*YOUR INSTRUCTIONS*. Lines from the line with "rf_wr0_data_d = rf_wr0_data_q;" to the line with "bus.dest_reg) : '0)" in the entries below, and only those, must be output exactly, with both ends included.
··· ENTRIES SUPPLIED
$ cat src/rtl/writeback_store_queue_if.sv
`default_nettype none
// +----------------------------------------------------------------------------+
// | Interface : writeback_store_queue_if                                       |
// | Purpose   : Bundles the retire, register-file, scoreboard, memory-request  |
// |             and forwarding signals of writeback_store_queue.               |
// |             slave  - seen from the writeback/store-queue block             |
// |             master - seen from the pipeline/memory side driving it         |
// | Ports     : none (signal bundle only; clk/reset stay plain module ports)   |
// | Revision  : 1.0 - initial release                                          |
// +----------------------------------------------------------------------------+
interface writeback_store_queue_if #(
  parameter int DEPTH = 4,
  parameter int NREGS = 16
);
  // retire side
  logic                      retire_valid;
  logic                      retire_ready;
  logic                      kill;
  logic                      dest_valid;
  logic [3:0]                dest_reg;
  logic [63:0]               dest_data;
  logic                      spec_valid;
  logic [3:0]                spec_reg;
  logic [63:0]               spec_data;
  logic [NREGS-1:0]          src_clr_mask;
  logic                      is_store;
  logic [63:0]               store_addr;
  logic [63:0]               store_data;
  // register file / scoreboard
  logic                      rf_wr0_en;
  logic [3:0]                rf_wr0_idx;
  logic [63:0]               rf_wr0_data;
  logic                      rf_wr1_en;
  logic [3:0]                rf_wr1_idx;
  logic [63:0]               rf_wr1_data;
  logic [NREGS-1:0]          inuse_clr;
  // memory request
  logic                      reqcyc;
  logic [63:0]               req;
  logic [63:0]               reqdata;
  logic [12:0]               reqtag;
  logic                      reqack;
  // load forwarding and status
  logic [63:0]               fwd_addr;
  logic                      fwd_hit;
  logic [63:0]               fwd_data;
  logic [$clog2(DEPTH):0]    sq_count;
  logic                      sq_empty;

  modport slave (
    input  retire_valid, kill, dest_valid, dest_reg, dest_data,
           spec_valid, spec_reg, spec_data, src_clr_mask,
           is_store, store_addr, store_data, reqack, fwd_addr,
    output retire_ready, rf_wr0_en, rf_wr0_idx, rf_wr0_data,
           rf_wr1_en, rf_wr1_idx, rf_wr1_data, inuse_clr,
           reqcyc, req, reqdata, reqtag, fwd_hit, fwd_data,
           sq_count, sq_empty
  );

  modport master (
    output retire_valid, kill, dest_valid, dest_reg, dest_data,
           spec_valid, spec_reg, spec_data, src_clr_mask,
           is_store, store_addr, store_data, reqack, fwd_addr,
    input  retire_ready, rf_wr0_en, rf_wr0_idx, rf_wr0_data,
           rf_wr1_en, rf_wr1_idx, rf_wr1_data, inuse_clr,
           reqcyc, req, reqdata, reqtag, fwd_hit, fwd_data,
           sq_count, sq_empty
  );
endinterface
`default_nettype wire

$ cat src/rtl/writeback_store_queue.sv
`default_nettype none
// +----------------------------------------------------------------------------+
// | Module    : writeback_store_queue                                          |
// | Purpose   : Writeback stage. Retired instructions write up to two          |
// |             register-file ports one cycle later and release scoreboard     |
// |             bits; stores are queued in a DEPTH-entry FIFO and drained to   |
// |             memory by a three-state request FSM (IDLE/REQ/GAP). Queued     |
// |             stores are searched combinationally for load forwarding.       |
// | Ports     : clk    - clock                                                 |
// |             reset  - synchronous active-high reset                         |
// |             bus    - writeback_store_queue_if.slave: retire handshake,     |
// |                      rf write ports, inuse_clr, memory request/ack,        |
// |                      forwarding lookup, sq_count/sq_empty status           |
// | Revision  : 1.0 - initial release                                          |
// +----------------------------------------------------------------------------+
module writeback_store_queue #(
  parameter int          DEPTH  = 4,
  parameter int          NREGS  = 16,
  parameter logic [12:0] REQTAG = 13'b1_1_1_0000000_000
) (
  input  wire logic               clk,
  input  wire logic               reset,
  writeback_store_queue_if.slave  bus
);

  localparam int PTRW = $clog2(DEPTH);
  localparam int CNTW = PTRW + 1;

  typedef enum logic [1:0] {
    ST_IDLE = 2'd0,
    ST_REQ  = 2'd1,
    ST_GAP  = 2'd2
  } mem_state_e;

  // --------------------------------------------------------------------------
  // State
  // --------------------------------------------------------------------------
  mem_state_e        state_q, state_d;
  logic [CNTW-1:0]   count_q, count_d;
  logic [PTRW-1:0]   head_q,  head_d;
  logic [PTRW-1:0]   tail_q,  tail_d;

  logic [63:0]       sq_addr_q [DEPTH];
  logic [63:0]       sq_data_q [DEPTH];

  logic              reqcyc_q,  reqcyc_d;
  logic [63:0]       req_q,     req_d;
  logic [63:0]       reqdata_q, reqdata_d;

  logic              rf_wr0_en_q,   rf_wr0_en_d;
  logic [3:0]        rf_wr0_idx_q,  rf_wr0_idx_d;
  logic [63:0]       rf_wr0_data_q, rf_wr0_data_d;
  logic              rf_wr1_en_q,   rf_wr1_en_d;
  logic [3:0]        rf_wr1_idx_q,  rf_wr1_idx_d;
  logic [63:0]       rf_wr1_data_q, rf_wr1_data_d;
  logic [NREGS-1:0]  inuse_clr_q,   inuse_clr_d;

  // --------------------------------------------------------------------------
  // Retire handshake
  // --------------------------------------------------------------------------
  logic retire_ready;
  logic accept;
  logic push;
  logic pop;

  always_comb begin
    // Only a store can be back-pressured; ALU results always drain, and the
    // answer does not depend on kill.
    retire_ready = !(bus.is_store && (count_q == CNTW'(DEPTH)));
    accept       = bus.retire_valid && !bus.kill && retire_ready;
    push         = accept && bus.is_store;
    // The head leaves the queue only when memory acknowledges it in REQ.
    pop          = (state_q == ST_REQ) && bus.reqack;
  end

  // --------------------------------------------------------------------------
  // Register-file writes and scoreboard release (registered, 1-cycle pulses)
  // --------------------------------------------------------------------------
  always_comb begin
    rf_wr0_en_d   = accept && bus.dest_valid && !bus.is_store;
    // Port 0 wins a same-index collision, but only if it is really writing.
    rf_wr1_en_d   = accept && bus.spec_valid &&
                    !(rf_wr0_en_d && (bus.spec_reg == bus.dest_reg));
    rf_wr0_idx_d  = rf_wr0_idx_q;
    rf_wr0_data_d = rf_wr0_data_q;
    rf_wr1_idx_d  = rf_wr1_idx_q;
    rf_wr1_data_d = rf_wr1_data_q;
    inuse_clr_d   = '0;
    if (accept) begin
      rf_wr0_idx_d  = bus.dest_reg;
      rf_wr0_data_d = bus.dest_data;
      rf_wr1_idx_d  = bus.spec_reg;
      rf_wr1_data_d = bus.spec_data;
      inuse_clr_d   = bus.src_clr_mask
                    | (bus.dest_valid ? (NREGS'(1) << bus.dest_reg) : '0)
                    | (bus.spec_valid ? (NREGS'(1) << bus.spec_reg) : '0);
    end
  end

  // --------------------------------------------------------------------------
  // Queue pointers / occupancy
  // --------------------------------------------------------------------------
  always_comb begin
    head_d  = pop  ? head_q + PTRW'(1) : head_q;
    tail_d  = push ? tail_q + PTRW'(1) : tail_q;
    count_d = count_q;
    case ({push, pop})
      2'b10:   count_d = count_q + CNTW'(1);
      2'b01:   count_d = count_q - CNTW'(1);
      default: count_d = count_q;
    endcase
  end

  // --------------------------------------------------------------------------
  // Memory request FSM. req/reqdata are captured on entry to REQ and held
  // until the acknowledge, so the bus sees stable values for the whole request.
  // --------------------------------------------------------------------------
  always_comb begin
    state_d   = state_q;
    reqcyc_d  = reqcyc_q;
    req_d     = req_q;
    reqdata_d = reqdata_q;
    case (state_q)
      ST_IDLE: begin
        if (count_q != '0) begin
          req_d     = sq_addr_q[head_q];
          reqdata_d = sq_data_q[head_q];
          reqcyc_d  = 1'b1;
          state_d   = ST_REQ;
        end
      end
      ST_REQ: begin
        if (bus.reqack) begin
          reqcyc_d = 1'b0;
          state_d  = ST_GAP;
        end
      end
      ST_GAP: begin
        // Guaranteed low cycle between back-to-back transactions.
        state_d = ST_IDLE;
      end
      default: begin
        reqcyc_d = 1'b0;
        state_d  = ST_IDLE;
      end
    endcase
  end

  // --------------------------------------------------------------------------
  // Forwarding: walk oldest to youngest so the last match is the youngest.
  // The entry currently being requested stays occupied until acked, so it is
  // still searched. Stores written this cycle are not yet in the arrays.
  // --------------------------------------------------------------------------
  logic        fwd_hit;
  logic [63:0] fwd_data;

  always_comb begin
    logic [PTRW-1:0] idx;
    fwd_hit  = 1'b0;
    fwd_data = '0;
    idx      = '0;
    for (int i = 0; i < DEPTH; i++) begin
      idx = head_q + PTRW'(i);
      if ((CNTW'(i) < count_q) && (sq_addr_q[idx] == bus.fwd_addr)) begin
        fwd_hit  = 1'b1;
        fwd_data = sq_data_q[idx];
      end
    end
  end

  // --------------------------------------------------------------------------
  // Sequential state
  // --------------------------------------------------------------------------
  always_ff @(posedge clk) begin
    if (reset) begin
      state_q       <= ST_IDLE;
      count_q       <= '0;
      head_q        <= '0;
      tail_q        <= '0;
      reqcyc_q      <= 1'b0;
      req_q         <= '0;
      reqdata_q     <= '0;
      rf_wr0_en_q   <= 1'b0;
      rf_wr0_idx_q  <= '0;
      rf_wr0_data_q <= '0;
      rf_wr1_en_q   <= 1'b0;
      rf_wr1_idx_q  <= '0;
      rf_wr1_data_q <= '0;
      inuse_clr_q   <= '0;
    end else begin
      state_q       <= state_d;
      count_q       <= count_d;
      head_q        <= head_d;
      tail_q        <= tail_d;
      reqcyc_q      <= reqcyc_d;
      req_q         <= req_d;
      reqdata_q     <= reqdata_d;
      rf_wr0_en_q   <= rf_wr0_en_d;
      rf_wr0_idx_q  <= rf_wr0_idx_d;
      rf_wr0_data_q <= rf_wr0_data_d;
      rf_wr1_en_q   <= rf_wr1_en_d;
      rf_wr1_idx_q  <= rf_wr1_idx_d;
      rf_wr1_data_q <= rf_wr1_data_d;
      inuse_clr_q   <= inuse_clr_d;
    end
  end

  // Entry storage needs no reset: occupancy is governed by count/head/tail.
  always_ff @(posedge clk) begin
    if (!reset && push) begin
      sq_addr_q[tail_q] <= bus.store_addr;
      sq_data_q[tail_q] <= bus.store_data;
    end
  end

  // --------------------------------------------------------------------------
  // Outputs
  // --------------------------------------------------------------------------
  assign bus.retire_ready = retire_ready;
  assign bus.rf_wr0_en    = rf_wr0_en_q;
  assign bus.rf_wr0_idx   = rf_wr0_idx_q;
  assign bus.rf_wr0_data  = rf_wr0_data_q;
  assign bus.rf_wr1_en    = rf_wr1_en_q;
  assign bus.rf_wr1_idx   = rf_wr1_idx_q;
  assign bus.rf_wr1_data  = rf_wr1_data_q;
  assign bus.inuse_clr    = inuse_clr_q;
  assign bus.reqcyc       = reqcyc_q;
  assign bus.req          = req_q;
  assign bus.reqdata      = reqdata_q;
  assign bus.reqtag       = REQTAG;
  assign bus.fwd_hit      = fwd_hit;
  assign bus.fwd_data     = fwd_data;
  assign bus.sq_count     = count_q;
  assign bus.sq_empty     = (count_q == '0) && (state_q != ST_REQ);

endmodule
`default_nettype wire
$ cat src/flat_wrapper.sv
// flat-port wrapper written by rule: the top's interface ports become plain ports
module writeback_store_queue_flat 
#(
  parameter int          DEPTH  = 4,
  parameter int          NREGS  = 16,
  parameter logic [12:0] REQTAG = 13'b1_1_1_0000000_000
)
  (clk, reset, bus_retire_valid, bus_kill, bus_dest_valid, bus_dest_reg, bus_dest_data, bus_spec_valid, bus_spec_reg, bus_spec_data, bus_src_clr_mask, bus_is_store, bus_store_addr, bus_store_data, bus_reqack, bus_fwd_addr, bus_retire_ready, bus_rf_wr0_en, bus_rf_wr0_idx, bus_rf_wr0_data, bus_rf_wr1_en, bus_rf_wr1_idx, bus_rf_wr1_data, bus_inuse_clr, bus_reqcyc, bus_req, bus_reqdata, bus_reqtag, bus_fwd_hit, bus_fwd_data, bus_sq_count, bus_sq_empty);
  writeback_store_queue_if #(.DEPTH(DEPTH), .NREGS(NREGS)) bus_i ();
  input  wire logic clk;
  input  wire logic reset;
  input wire logic [$bits(bus_i.retire_valid)-1:0] bus_retire_valid;
  input wire logic [$bits(bus_i.kill)-1:0] bus_kill;
  input wire logic [$bits(bus_i.dest_valid)-1:0] bus_dest_valid;
  input wire logic [$bits(bus_i.dest_reg)-1:0] bus_dest_reg;
  input wire logic [$bits(bus_i.dest_data)-1:0] bus_dest_data;
  input wire logic [$bits(bus_i.spec_valid)-1:0] bus_spec_valid;
  input wire logic [$bits(bus_i.spec_reg)-1:0] bus_spec_reg;
  input wire logic [$bits(bus_i.spec_data)-1:0] bus_spec_data;
  input wire logic [$bits(bus_i.src_clr_mask)-1:0] bus_src_clr_mask;
  input wire logic [$bits(bus_i.is_store)-1:0] bus_is_store;
  input wire logic [$bits(bus_i.store_addr)-1:0] bus_store_addr;
  input wire logic [$bits(bus_i.store_data)-1:0] bus_store_data;
  input wire logic [$bits(bus_i.reqack)-1:0] bus_reqack;
  input wire logic [$bits(bus_i.fwd_addr)-1:0] bus_fwd_addr;
  output wire logic [$bits(bus_i.retire_ready)-1:0] bus_retire_ready;
  output wire logic [$bits(bus_i.rf_wr0_en)-1:0] bus_rf_wr0_en;
  output wire logic [$bits(bus_i.rf_wr0_idx)-1:0] bus_rf_wr0_idx;
  output wire logic [$bits(bus_i.rf_wr0_data)-1:0] bus_rf_wr0_data;
  output wire logic [$bits(bus_i.rf_wr1_en)-1:0] bus_rf_wr1_en;
  output wire logic [$bits(bus_i.rf_wr1_idx)-1:0] bus_rf_wr1_idx;
  output wire logic [$bits(bus_i.rf_wr1_data)-1:0] bus_rf_wr1_data;
  output wire logic [$bits(bus_i.inuse_clr)-1:0] bus_inuse_clr;
  output wire logic [$bits(bus_i.reqcyc)-1:0] bus_reqcyc;
  output wire logic [$bits(bus_i.req)-1:0] bus_req;
  output wire logic [$bits(bus_i.reqdata)-1:0] bus_reqdata;
  output wire logic [$bits(bus_i.reqtag)-1:0] bus_reqtag;
  output wire logic [$bits(bus_i.fwd_hit)-1:0] bus_fwd_hit;
  output wire logic [$bits(bus_i.fwd_data)-1:0] bus_fwd_data;
  output wire logic [$bits(bus_i.sq_count)-1:0] bus_sq_count;
  output wire logic [$bits(bus_i.sq_empty)-1:0] bus_sq_empty;
  assign bus_i.retire_valid = bus_retire_valid;
  assign bus_i.kill = bus_kill;
  assign bus_i.dest_valid = bus_dest_valid;
  assign bus_i.dest_reg = bus_dest_reg;
  assign bus_i.dest_data = bus_dest_data;
  assign bus_i.spec_valid = bus_spec_valid;
  assign bus_i.spec_reg = bus_spec_reg;
  assign bus_i.spec_data = bus_spec_data;
  assign bus_i.src_clr_mask = bus_src_clr_mask;
  assign bus_i.is_store = bus_is_store;
  assign bus_i.store_addr = bus_store_addr;
  assign bus_i.store_data = bus_store_data;
  assign bus_i.reqack = bus_reqack;
  assign bus_i.fwd_addr = bus_fwd_addr;
  assign bus_retire_ready = bus_i.retire_ready;
  assign bus_rf_wr0_en = bus_i.rf_wr0_en;
  assign bus_rf_wr0_idx = bus_i.rf_wr0_idx;
  assign bus_rf_wr0_data = bus_i.rf_wr0_data;
  assign bus_rf_wr1_en = bus_i.rf_wr1_en;
  assign bus_rf_wr1_idx = bus_i.rf_wr1_idx;
  assign bus_rf_wr1_data = bus_i.rf_wr1_data;
  assign bus_inuse_clr = bus_i.inuse_clr;
  assign bus_reqcyc = bus_i.reqcyc;
  assign bus_req = bus_i.req;
  assign bus_reqdata = bus_i.reqdata;
  assign bus_reqtag = bus_i.reqtag;
  assign bus_fwd_hit = bus_i.fwd_hit;
  assign bus_fwd_data = bus_i.fwd_data;
  assign bus_sq_count = bus_i.sq_count;
  assign bus_sq_empty = bus_i.sq_empty;
  writeback_store_queue #(.DEPTH(DEPTH), .NREGS(NREGS), .REQTAG(REQTAG)) u_core (.clk(clk), .reset(reset), .bus(bus_i));
endmodule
······
*ANSWER SECTION*.
    rf_wr0_data_d = rf_wr0_data_q;
    rf_wr1_idx_d  = rf_wr1_idx_q;
    rf_wr1_data_d = rf_wr1_data_q;
    inuse_clr_d   = '0;
    if (accept) begin
      rf_wr0_idx_d  = bus.dest_reg;
      rf_wr0_data_d = bus.dest_data;
      rf_wr1_idx_d  = bus.spec_reg;
      rf_wr1_data_d = bus.spec_data;
      inuse_clr_d   = bus.src_clr_mask
                    | (bus.dest_valid ? (NREGS'(1) << bus.dest_reg) : '0)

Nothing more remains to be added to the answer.